Philippines: Award Winning Tourist Site

Philippines Endangered Animals

Philippine Warty Pig

The Philippine Warty Pig, is one of four known pig species endemic to the Philippines.
The other three endemic species are the Visayan Warty Pig (S. cebifrons), Mindoro Warty Pig (S. oliveri) and the Palawan Bearded Pig (S. ahoenobarbus), also being rare members of the Suidae family.

 Philippine Warty Pigs have two pairs of warts, with a tuft of hair extending outwards from the warts closest to the jaw.

Philippine Spotted Dear

The Visayan Spotted Deer also known as the Philippine Spotted Deer, is a nocturnal and endangered species of deer located primarily in the rainforests of the Visayan islands of Panay and Negros though it once roamed other islands such as Cebu, Guimaras, Leyte, Masbate, and Samar. 

It is one of three endemic deer species in the Philippines, although it was not recognized as a separate species until 1983. An estimated 2,500 mature individuals survived worldwide as of 1996, according to the IUCN, although it is uncertain of how many of them still survive in the wild.

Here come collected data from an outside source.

===== config.mk =====
export PLATFORM = sky130hd
export DESIGN_NAME = rate_uart_reporter
export DESIGN_NICKNAME = d
export VERILOG_FILES = /design/src/rtl/rate_uart_reporter.sv
export SDC_FILE = /design/constraint.sdc
export NUM_CORES = 1
export LEC_CHECK = 0
export BUFFER_PORTS_ARGS = -buffer_cell sky130_fd_sc_hd__buf_2
export CAP_MARGIN = 20
export CORE_AREA = 2 2 105 107
export DETAILED_ROUTE_END_ITERATION = 8
export DIE_AREA = 0 0 107 109
export GPL_ROUTABILITY_DRIVEN = 0
export PLACE_DENSITY = 0.72
export REMOVE_ABC_BUFFERS = 1
export SYNTH_ARGS = -nofsm -noshare
export SYNTH_HDL_FRONTEND = slang
export SYNTH_SLANG_ARGS = --single-unit

===== constraint.sdc =====
create_clock -name iClk50M -period 7.1 [get_ports iClk50M]
set_clock_uncertainty 0.1 [all_clocks]
set_input_delay 0.355 -clock iClk50M [delete_from_list [all_inputs] [get_ports iClk50M]]
set_output_delay 0.355 -clock iClk50M [all_outputs]
set_load 0.005 [all_outputs]

===== src/rtl/rate_uart_reporter.sv =====
`default_nettype none
`timescale 1ns/1ps
// +--------------------------------------------------------------------------+
// | rate_uart_reporter                                                       |
// | Converts the 16-bit samples-per-second value to five ASCII digits plus   |
// | CR/LF and sends them over an 8N1 UART on change or on heartbeat expiry.  |
// | Revision: 1.0                                                            |
// +--------------------------------------------------------------------------+
module rate_uart_reporter #(
  parameter int unsigned BAUD_DIV         = 434,
  parameter int unsigned HEARTBEAT_CYCLES = 50000000
) (
  input  logic        iClk50M,
  input  logic        iRst_n,
  input  logic [15:0] iRate,
  input  logic        iEnable,
  output logic        oTxd,
  output logic        oBusy
);

  localparam int unsigned c_HB_BITS = $clog2(HEARTBEAT_CYCLES + 1);
  localparam int unsigned c_HB_W    = (c_HB_BITS > 26) ? c_HB_BITS : 26;
  localparam int unsigned c_TMR_W   = (BAUD_DIV > 1) ? $clog2(BAUD_DIV) : 1;
  localparam logic [c_HB_W-1:0]  c_HB_MAX     = c_HB_W'(HEARTBEAT_CYCLES);
  localparam logic [c_TMR_W-1:0] c_TMR_RELOAD = c_TMR_W'(BAUD_DIV - 1);

  typedef enum logic [1:0] {
    IDLE    = 2'd0,
    CONVERT = 2'd1,
    SEND    = 2'd2
  } state_t;

  state_t              r_state;
  state_t              w_stateNext;
  logic [15:0]         r_lastSent;
  logic [c_HB_W-1:0]   r_hbCnt;
  logic [15:0]         r_bin;
  logic [19:0]         r_bcd;
  logic [3:0]          r_cnvCnt;
  logic [2:0]          r_char;
  logic [3:0]          r_bit;
  logic [c_TMR_W-1:0]  r_tmr;
  logic                r_done;
  logic                r_txd;

  logic                w_hbFull;
  logic                w_trigger;
  logic                w_sendTick;
  logic [19:0]         w_bcdAdj;
  logic [7:0]          w_byte;
  logic                w_txBit;

  always_ff @(posedge iClk50M or negedge iRst_n) begin
    if (!iRst_n) begin
      r_state <= IDLE;
    end else begin
      r_state <= w_stateNext;
    end
  end

  always_comb begin
    w_stateNext = r_state;
    w_hbFull    = 1'b0;
    if (HEARTBEAT_CYCLES != 0) begin
      w_hbFull = (r_hbCnt == c_HB_MAX);
    end
    w_trigger  = iEnable && ((iRate != r_lastSent) || w_hbFull);
    w_sendTick = (r_tmr == '0);
    case (r_state)
      IDLE:    if (w_trigger) w_stateNext = CONVERT;
      CONVERT: if (r_cnvCnt == 4'd15) w_stateNext = SEND;
      SEND:    if (w_sendTick && r_done) w_stateNext = IDLE;
      default: w_stateNext = IDLE;
    endcase
  end

  // Double-dabble correction: any digit >= 5 would overflow past 9 once doubled.
  always_comb begin
    w_bcdAdj = r_bcd;
    for (int d = 0; d < 5; d++) begin
      if (r_bcd[4*d +: 4] >= 4'd5) begin
        w_bcdAdj[4*d +: 4] = r_bcd[4*d +: 4] + 4'd3;
      end
    end
  end

  always_comb begin
    case (r_char)
      3'd0:    w_byte = {4'h3, r_bcd[19:16]};
      3'd1:    w_byte = {4'h3, r_bcd[15:12]};
      3'd2:    w_byte = {4'h3, r_bcd[11:8]};
      3'd3:    w_byte = {4'h3, r_bcd[7:4]};
      3'd4:    w_byte = {4'h3, r_bcd[3:0]};
      3'd5:    w_byte = 8'h0D;
      default: w_byte = 8'h0A;
    endcase
    if (r_bit == 4'd0) begin
      w_txBit = 1'b0;
    end else if (r_bit >= 4'd9) begin
      w_txBit = 1'b1;
    end else begin
      w_txBit = w_byte[3'(r_bit - 4'd1)];
    end
  end

  always_ff @(posedge iClk50M or negedge iRst_n) begin
    if (!iRst_n) begin
      r_lastSent <= '0;
      r_hbCnt    <= '0;
      r_bin      <= '0;
      r_bcd      <= '0;
      r_cnvCnt   <= '0;
      r_char     <= '0;
      r_bit      <= '0;
      r_tmr      <= '0;
      r_done     <= 1'b0;
      r_txd      <= 1'b1;
    end else begin
      case (r_state)
        IDLE: begin
          r_txd <= 1'b1;
          if (w_trigger) begin
            r_bin      <= iRate;
            r_lastSent <= iRate;
            r_bcd      <= '0;
            r_hbCnt    <= '0;
            r_cnvCnt   <= '0;
            r_char     <= '0;
            r_bit      <= '0;
            r_tmr      <= '0;
            r_done     <= 1'b0;
          end else if (r_hbCnt != c_HB_MAX) begin
            r_hbCnt <= r_hbCnt + c_HB_W'(1);
          end
        end
        CONVERT: begin
          r_bcd    <= {w_bcdAdj[18:0], r_bin[15]};
          r_bin    <= {r_bin[14:0], 1'b0};
          r_cnvCnt <= r_cnvCnt + 4'd1;
        end
        SEND: begin
          // Timer at zero marks a bit boundary; r_done means the final stop bit is on the line.
          if (w_sendTick) begin
            if (!r_done) begin
              r_txd <= w_txBit;
              r_tmr <= c_TMR_RELOAD;
              if (r_bit == 4'd9) begin
                r_bit <= '0;
                if (r_char == 3'd6) begin
                  r_done <= 1'b1;
                end else begin
                  r_char <= r_char + 3'd1;
                end
              end else begin
                r_bit <= r_bit + 4'd1;
              end
            end else begin
              r_txd <= 1'b1;
            end
          end else begin
            r_tmr <= r_tmr - c_TMR_W'(1);
          end
        end
        default: r_txd <= 1'b1;
      endcase
    end
  end

  assign oTxd  = r_txd;
  assign oBusy = (r_state != IDLE);

endmodule
`default_nettype wire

The Tamaraw or Mindoro Dwarf Buffalo is a small hoofed mammal belonging to the family Bovidae. 

It is endemic to the island of Mindoro in the Philippines and is the only endemic Philippine bovine. 

It is believed, however, to have once also thrived on the greater island of Luzon. 

The tamaraw was originally found all over Mindoro, from sea level up to the mountains (2000 meters above sea level), but because of human habitation, hunting, and logging, it is now restricted to only a few remote grassy plains and is now an endangered species.

Philippine Eagle

The Philippine Eagle, also known as the Great Philippine Eagle or Monkey-eating Eagle, is among the rarest, largest, and most powerful birds in the world. 

This bird of prey is endemic to forests in the Philippines, where it is the national bird. 

It has numerous local names, including Haribon, Haring Ibon (which means "Bird King") and banog. 

Killing this critically endangered species is punishable under Philippine law by twelve years in jail and heavy fines.

Philippine Crocodile

The Philippine crocodile is a crocodile found in the Philippines. 
It is also known as the Mindoro crocodile and the Philippine freshwater crocodile.

 In the Philippines, it is strictly prohibited to kill a crocodile, but its status is critically endangered from exploitation and unsustainable fishing methods, such as dynamite fishing. 

Conservation methods are being taken by the Dutch/Filipino Mabuwaya foundation, the Crocodile Conservation Society and the Zoological Institute of HerpaWorld in Mindoro.


The Philippine Tarsier known locally as the Maumag in Cebuano/Visayan and Mamag in Luzon, is an endangered species of tarsier endemic to the Philippines. 

It is found in the southeastern part of the archipelago, particularly in the islands of Bohol Island, Samar Island, Leyte Island and Mindanao.

 It is a member of the approximately 45 million year old family Tarsiidae, whose name is derived from its elongated "tarsus" or ankle bone.

Bare-Backed Fruit Bat

The Philippine bare-backed fruit bat lives on Negros Island and Cebu Island in the Philippines. 

Like other bare-backed fruit bats, its wings met along the midline of their bodies, making it a very agile flier. 

It roosted in caves, in areas where a little light penetrated the gloom.